Marketplace Sales Data Analysis

Here we will do Exploratory Data Analysis on marketplace sales data.

About the Dataset of online sales marketplace data analysis

Marketplace sales dataset description

Column Info

Variable info of Sales dataset

Dataset Source

Dataset can be downloaded from Kaggle website Online Sales Dataset – Popular Marketplace Data

Libraries Importing

#Import the required libraries

import numpy as np
import pandas as pd
import matplotlib.pyplot as plt
import seaborn as sns

Dataset Loading

#load the dataset
dt = pd.read_csv('Online Sales Data.csv')
dt
Load the sales dataset

Data exploring and cleaning

Before EDA, first we will explore the dataset and perform the cleaning process.

dt.head()
First 5 rows of the data

Here we are checking column names of the data.

dt.columns
Columns names of dataset

dt.info()
Dataset variables data types

from datetime import datetime
dt['Date'] = pd.to_datetime(dt['Date'])

Data column has object data type. We will convert to datetime.
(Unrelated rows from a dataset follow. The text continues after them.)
[src/design/gpcms_ram.sv]
// generic single-write, single-read ram with registered read data
`default_nettype none
module gpcms_ram #(
   parameter int WIDTH = 8,
   parameter int DEPTH = 16,
   parameter int ADDR_W = (DEPTH > 1) ? $clog2(DEPTH) : 1
) (
   input  wire logic              clock,
   input  wire logic              wr_en,
   input  wire logic [ADDR_W-1:0] wr_addr,
   input  wire logic [WIDTH-1:0]  wr_data,
   input  wire logic              rd_en,
   input  wire logic [ADDR_W-1:0] rd_addr,
   output logic      [WIDTH-1:0]  rd_data
);

   logic [WIDTH-1:0] mem_ff [DEPTH];
   logic [WIDTH-1:0] rd_data_ff;

   always_ff @(posedge clock) begin
      if (wr_en) begin
         mem_ff[wr_addr] <= wr_data;
      end
      if (rd_en) begin
         rd_data_ff <= mem_ff[rd_addr];
      end
   end

   assign rd_data = rd_data_ff;

endmodule
`default_nettype wire
**src/hw/rtl/cda_pkg.sv**
```systemverilog
package cda_pkg;

  localparam logic [13:0] YEAR_MAX = 14'd9999;

  // Divide by 100 for years below 43699: (y * 5243) >> 19
  localparam logic [26:0] DIV100_MUL = 27'd5243;
  localparam int unsigned DIV100_SHIFT = 19;

  typedef enum logic [1:0] {
    ACT_SET    = 2'd0,
    ACT_DAYS   = 2'd1,
    ACT_MONTHS = 2'd2,
    ACT_YEARS  = 2'd3
  } action_t;

  typedef enum logic [1:0] {
    ST_OK     = 2'd0,
    ST_BADSET = 2'd1,
    ST_OVF    = 2'd2
  } status_t;

  typedef enum logic [3:0] {
    S_IDLE,
    S_LEAP_Q,
    S_LEAP_F,
    S_SET,
    S_WALK,
    S_MDIV,
    S_YCHK,
    S_CLAMP,
    S_FIN
  } ctl_state_t;

  typedef enum logic [3:0] {
    CMD_NONE,
    CMD_LOAD,
    CMD_LEAP_Q,
    CMD_LEAP_F,
    CMD_SET,
    CMD_WALK,
    CMD_MDIV,
    CMD_YCHK,
    CMD_CLAMP,
    CMD_FIN
  } dp_cmd_t;

  typedef struct packed {
    action_t act;
    logic    mdiv_done;
    logic    walk_end;
    logic    walk_year;
    logic    ny_ovf;
    logic    out_free;
  } dp_stat_t;

  function automatic logic [4:0] month_len(input logic [3:0] m, input logic leap);
    logic [4:0] len;
    unique case (m)
      4'd2:                      len = leap ? 5'd29 : 5'd28;
      4'd4, 4'd6, 4'd9, 4'd11:   len = 5'd30;
      default:                   len = 5'd31;
    endcase
    return len;
  endfunction

endpackage

```
**src/hw/rtl/calendar_date_adder.sv**
```systemverilog
// Gregorian date register with add-days, add-months and add-years commands.
// Each input word sets the date or adds to it and yields exactly one result word
// carrying the new date and a status (ok, invalid set ignored, year overflow
// saturated to 9999-12-31). Reset date is 0000-01-01; year 0 is a leap year.
// One word is worked at a time. A set runs the leap test before it checks the
// fields; add-months first takes twelve months at a time off the total, and both
// add-months and add-years then redo the leap test and clamp the day. Adding
// days walks the calendar one month per cycle, pausing at each year boundary
// to redo the leap test. A finished result sits in an output register, so the
// next word is taken while it waits.
module calendar_date_adder (
  input  logic        clk,
  input  logic        rst_n,
  input  logic        in_tvalid,
  output logic        in_tready,
  input  logic [39:0] in_tdata,   // [13:0] year_in, [21:14] month_in, [33:22] day_in, rest 0
  input  logic [1:0]  in_tuser,   // [1:0] action
  output logic        out_tvalid,
  input  logic        out_tready,
  output logic [23:0] out_tdata,  // [13:0] year_out, [17:14] month_out, [22:18] day_out, [23] 0
  output logic [1:0]  out_tuser   // [1:0] status
);

  cda_pkg::dp_cmd_t  cmd;
  cda_pkg::dp_stat_t stat;
  cda_pkg::action_t  in_action;
  cda_pkg::status_t  out_status;
  logic [13:0]       out_year;
  logic [3:0]        out_month;
  logic [4:0]        out_day;

  assign in_action = cda_pkg::action_t'(in_tuser);

  // Sequence the work of one word
  cda_ctrl u_ctrl (
    .clk       (clk),
    .rst_n     (rst_n),
    .in_tvalid (in_tvalid),
    .in_action (in_action),
    .in_tready (in_tready),
    .stat      (stat),
    .cmd       (cmd)
  );

  // Hold the date, the leap test and the output register
  cda_dp u_dp (
    .clk        (clk),
    .rst_n      (rst_n),
    .cmd        (cmd),
    .stat       (stat),
    .in_action  (in_action),
    .in_year    (in_tdata[13:0]),
    .in_month   (in_tdata[21:14]),
    .in_day     (in_tdata[33:22]),
    .out_valid  (out_tvalid),
    .out_ready  (out_tready),
    .out_year   (out_year),
    .out_month  (out_month),
    .out_day    (out_day),
    .out_status (out_status)
  );

  assign out_tdata = {1'b0, out_day, out_month, out_year};
  assign out_tuser = out_status;

endmodule

```
**src/hw/rtl/cda_ctrl.sv**
```systemverilog
module cda_ctrl (
  input  logic               clk,
  input  logic               rst_n,
  input  logic               in_tvalid,
  input  cda_pkg::action_t   in_action,
  output logic               in_tready,
  input  cda_pkg::dp_stat_t  stat,
  output cda_pkg::dp_cmd_t   cmd
);

  cda_pkg::ctl_state_t state_r;
  cda_pkg::ctl_state_t state_nxt;

  always_ff @(posedge clk) begin
    if (!rst_n) begin
      state_r <= cda_pkg::S_IDLE;
    end else begin
      state_r <= state_nxt;
    end
  end

  // Next state
  always_comb begin
    state_nxt = state_r;
    unique case (state_r)
      cda_pkg::S_IDLE: begin
        if (in_tvalid) begin
          unique case (in_action)
            cda_pkg::ACT_SET,
            cda_pkg::ACT_DAYS:   state_nxt = cda_pkg::S_LEAP_Q;
            cda_pkg::ACT_MONTHS: state_nxt = cda_pkg::S_MDIV;
            default:             state_nxt = cda_pkg::S_YCHK;
          endcase
        end
      end
      cda_pkg::S_LEAP_Q: state_nxt = cda_pkg::S_LEAP_F;
      cda_pkg::S_LEAP_F: begin
        unique case (stat.act)
          cda_pkg::ACT_SET:  state_nxt = cda_pkg::S_SET;
          cda_pkg::ACT_DAYS: state_nxt = cda_pkg::S_WALK;
          default:           state_nxt = cda_pkg::S_CLAMP;
        endcase
      end
      cda_pkg::S_SET: state_nxt = cda_pkg::S_FIN;
      cda_pkg::S_WALK: begin
        priority if (stat.walk_end) begin
          state_nxt = cda_pkg::S_FIN;
        end else if (stat.walk_year) begin
          state_nxt = cda_pkg::S_LEAP_Q;
        end
      end
      cda_pkg::S_MDIV: begin
        if (stat.mdiv_done) begin
          state_nxt = cda_pkg::S_YCHK;
        end
      end
      cda_pkg::S_YCHK: state_nxt = stat.ny_ovf ? cda_pkg::S_FIN : cda_pkg::S_LEAP_Q;
      cda_pkg::S_CLAMP: state_nxt = cda_pkg::S_FIN;
      cda_pkg::S_FIN: begin
        if (stat.out_free) begin
          state_nxt = cda_pkg::S_IDLE;
        end
      end
      default: state_nxt = cda_pkg::S_IDLE;
    endcase
  end

  // Outputs
  always_comb begin
    in_tready = 1'b0;
    cmd       = cda_pkg::CMD_NONE;
    unique case (state_r)
      cda_pkg::S_IDLE: begin
        in_tready = 1'b1;
        cmd       = in_tvalid ? cda_pkg::CMD_LOAD : cda_pkg::CMD_NONE;
      end
      cda_pkg::S_LEAP_Q: cmd = cda_pkg::CMD_LEAP_Q;
      cda_pkg::S_LEAP_F: cmd = cda_pkg::CMD_LEAP_F;
      cda_pkg::S_SET:    cmd = cda_pkg::CMD_SET;
      cda_pkg::S_WALK:   cmd = cda_pkg::CMD_WALK;
      cda_pkg::S_MDIV:   cmd = cda_pkg::CMD_MDIV;
      cda_pkg::S_YCHK:   cmd = cda_pkg::CMD_YCHK;
      cda_pkg::S_CLAMP:  cmd = cda_pkg::CMD_CLAMP;
      cda_pkg::S_FIN:    cmd = cda_pkg::CMD_FIN;
      default:           cmd = cda_pkg::CMD_NONE;
    endcase
  end

endmodule

```
**src/hw/rtl/cda_dp.sv**
```systemverilog
module cda_dp (
  input  logic               clk,
  input  logic               rst_n,
  input  cda_pkg::dp_cmd_t   cmd,
  output cda_pkg::dp_stat_t  stat,
  input  cda_pkg::action_t   in_action,
  input  logic [13:0]        in_year,
  input  logic [7:0]         in_month,
  input  logic [11:0]        in_day,
  output logic               out_valid,
  input  logic               out_ready,
  output logic [13:0]        out_year,
  output logic [3:0]         out_month,
  output logic [4:0]         out_day,
  output cda_pkg::status_t   out_status
);

  // Architectural date
  logic [13:0] year_r;
  logic [3:0]  month_r;
  logic [4:0]  day_r;

  // Item under work
  cda_pkg::action_t act_r;
  cda_pkg::status_t st_r;
  logic [13:0] yin_r;
  logic [7:0]  min_r;
  logic [11:0] din_r;
  logic [12:0] t_r;
  logic [8:0]  total_r;
  logic [14:0] ny_r;
  logic [7:0]  q_r;
  logic        leap_r;

  // Output register
  logic             out_valid_r;
  logic [13:0]      out_year_r;
  logic [3:0]       out_month_r;
  logic [4:0]       out_day_r;
  cda_pkg::status_t out_st_r;

  logic [13:0] probe;
  logic [26:0] prod;
  logic [13:0] rem;
  logic        leap_nxt;
  logic [4:0]  cur_len;
  logic [4:0]  set_len;
  logic        set_ok;
  logic        walk_over;
  logic        at_dec;
  logic        year_top;
  logic        out_free;

  // Leap test: y/100 by reciprocal, then the remainder from it
  assign probe    = (act_r == cda_pkg::ACT_SET) ? yin_r : year_r;
  assign prod     = {13'd0, probe} * cda_pkg::DIV100_MUL;
  assign rem      = probe - 14'({6'd0, q_r} * 14'd100);
  assign leap_nxt = (probe[1:0] == 2'b00) && ((rem != 14'd0) || (q_r[1:0] == 2'b00));

  assign cur_len = cda_pkg::month_len(month_r, leap_r);
  assign set_len = cda_pkg::month_len(min_r[3:0], leap_r);
  assign set_ok  = (yin_r <= cda_pkg::YEAR_MAX) && (min_r >= 8'd1) && (min_r <= 8'd12) &&
                   (din_r >= 12'd1) && (din_r <= {7'd0, set_len});

  assign walk_over = t_r > {8'd0, cur_len};
  assign at_dec    = month_r == 4'd12;
  assign year_top  = year_r >= cda_pkg::YEAR_MAX;
  assign out_free  = !out_valid_r || out_ready;

  assign stat.act       = act_r;
  assign stat.mdiv_done = total_r < 9'd12;
  assign stat.walk_end  = !walk_over || (at_dec && year_top);
  assign stat.walk_year = walk_over && at_dec && !year_top;
  assign stat.ny_ovf    = ny_r > {1'b0, cda_pkg::YEAR_MAX};
  assign stat.out_free  = out_free;

  always_ff @(posedge clk) begin
    if (!rst_n) begin
      year_r      <= 14'd0;
      month_r     <= 4'd1;
      day_r       <= 5'd1;
      out_valid_r <= 1'b0;
    end else begin
      unique case (cmd)
        cda_pkg::CMD_LOAD: begin
          act_r   <= in_action;
          st_r    <= cda_pkg::ST_OK;
          yin_r   <= in_year;
          min_r   <= in_month;
          din_r   <= in_day;
          t_r     <= {8'd0, day_r} + {1'b0, in_day};
          total_r <= {5'd0, month_r} - 9'd1 + {1'b0, in_month};
          ny_r    <= (in_action == cda_pkg::ACT_YEARS) ?
                     ({1'b0, year_r} + {1'b0, in_year}) : {1'b0, year_r};
        end
        cda_pkg::CMD_LEAP_Q: q_r    <= prod[26:cda_pkg::DIV100_SHIFT];
        cda_pkg::CMD_LEAP_F: leap_r <= leap_nxt;
        cda_pkg::CMD_SET: begin
          if (set_ok) begin
            year_r  <= yin_r;
            month_r <= min_r[3:0];
            day_r   <= din_r[4:0];
          end else begin
            st_r <= cda_pkg::ST_BADSET;
          end
        end
        cda_pkg::CMD_WALK: begin
          // Advance one month a cycle; a year crossing goes back for a new leap flag
          if (walk_over) begin
            if (at_dec) begin
              if (year_top) begin
                year_r  <= cda_pkg::YEAR_MAX;
                month_r <= 4'd12;
                day_r   <= 5'd31;
                st_r    <= cda_pkg::ST_OVF;
              end else begin
                year_r  <= year_r + 14'd1;
                month_r <= 4'd1;
                t_r     <= t_r - {8'd0, cur_len};
              end
            end else begin
              month_r <= month_r + 4'd1;
              t_r     <= t_r - {8'd0, cur_len};
            end
          end else begin
            day_r <= t_r[4:0];
          end
        end
        cda_pkg::CMD_MDIV: begin
          if (!stat.mdiv_done) begin
            total_r <= total_r - 9'd12;
            ny_r    <= ny_r + 15'd1;
          end
        end
        cda_pkg::CMD_YCHK: begin
          if (stat.ny_ovf) begin
            year_r  <= cda_pkg::YEAR_MAX;
            month_r <= 4'd12;
            day_r   <= 5'd31;
            st_r    <= cda_pkg::ST_OVF;
          end else begin
            year_r <= ny_r[13:0];
            if (act_r == cda_pkg::ACT_MONTHS) begin
              month_r <= total_r[3:0] + 4'd1;
            end
          end
        end
        cda_pkg::CMD_CLAMP: begin
          if (day_r > cur_len) begin
            day_r <= cur_len;
          end
        end
        default: begin
        end
      endcase

      if ((cmd == cda_pkg::CMD_FIN) && out_free) begin
        out_valid_r <= 1'b1;
        out_year_r  <= year_r;
        out_month_r <= month_r;
        out_day_r   <= day_r;
        out_st_r    <= st_r;
      end else if (out_ready) begin
        out_valid_r <= 1'b0;
      end
    end
  end

  assign out_valid  = out_valid_r;
  assign out_year   = out_year_r;
  assign out_month  = out_month_r;
  assign out_day    = out_day_r;
  assign out_status = out_st_r;

  a_month_range: assert property (@(posedge clk) disable iff (!rst_n)
    (month_r >= 4'd1) && (month_r <= 4'd12))
    else $error("month left 1..12");

  a_day_range: assert property (@(posedge clk) disable iff (!rst_n)
    (day_r >= 5'd1) && (day_r <= 5'd31))
    else $error("day left 1..31");

  a_year_range: assert property (@(posedge clk) disable iff (!rst_n)
    year_r <= cda_pkg::YEAR_MAX)
    else $error("year beyond limit");

  a_sat_date: assert property (@(posedge clk) disable iff (!rst_n)
    (out_valid_r && (out_st_r == cda_pkg::ST_OVF)) |->
    ((out_year_r == cda_pkg::YEAR_MAX) && (out_month_r == 4'd12) && (out_day_r == 5'd31)))
    else $error("overflow result not saturated");

endmodule

```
Important info related data types

Data types information

convert_disc = {'Transaction ID' : 'int32', 'Product Category' : 'string', 'Product Name' : 'string', 'Units Sold' : 'int16', 
                'Region' : 'string', 'Payment Method' : 'category'  }

dt = dt.astype(convert_disc)
dt.info()                
data types conversion

dt.describe()

Description of each column

It tells us description of each integer variable.

dt.isnull().sum()

null values analysis

dt.duplicated().sum()

No duplicate value

Exploratory Data Analysis on online marketplace sales data

Univariate Analysis

(1) Which payment method is mostly used?

pm = sns.countplot(data = dt, x = dt['Payment Method'])
plt.figure(figsize = (12,6))
pm.set_xlabel('Payment method used', fontsize = 15)
pm.set_ylabel('Count of records', fontsize = 15)
pm.set_title('Univariate analysis of Payment Method', fontsize= 14)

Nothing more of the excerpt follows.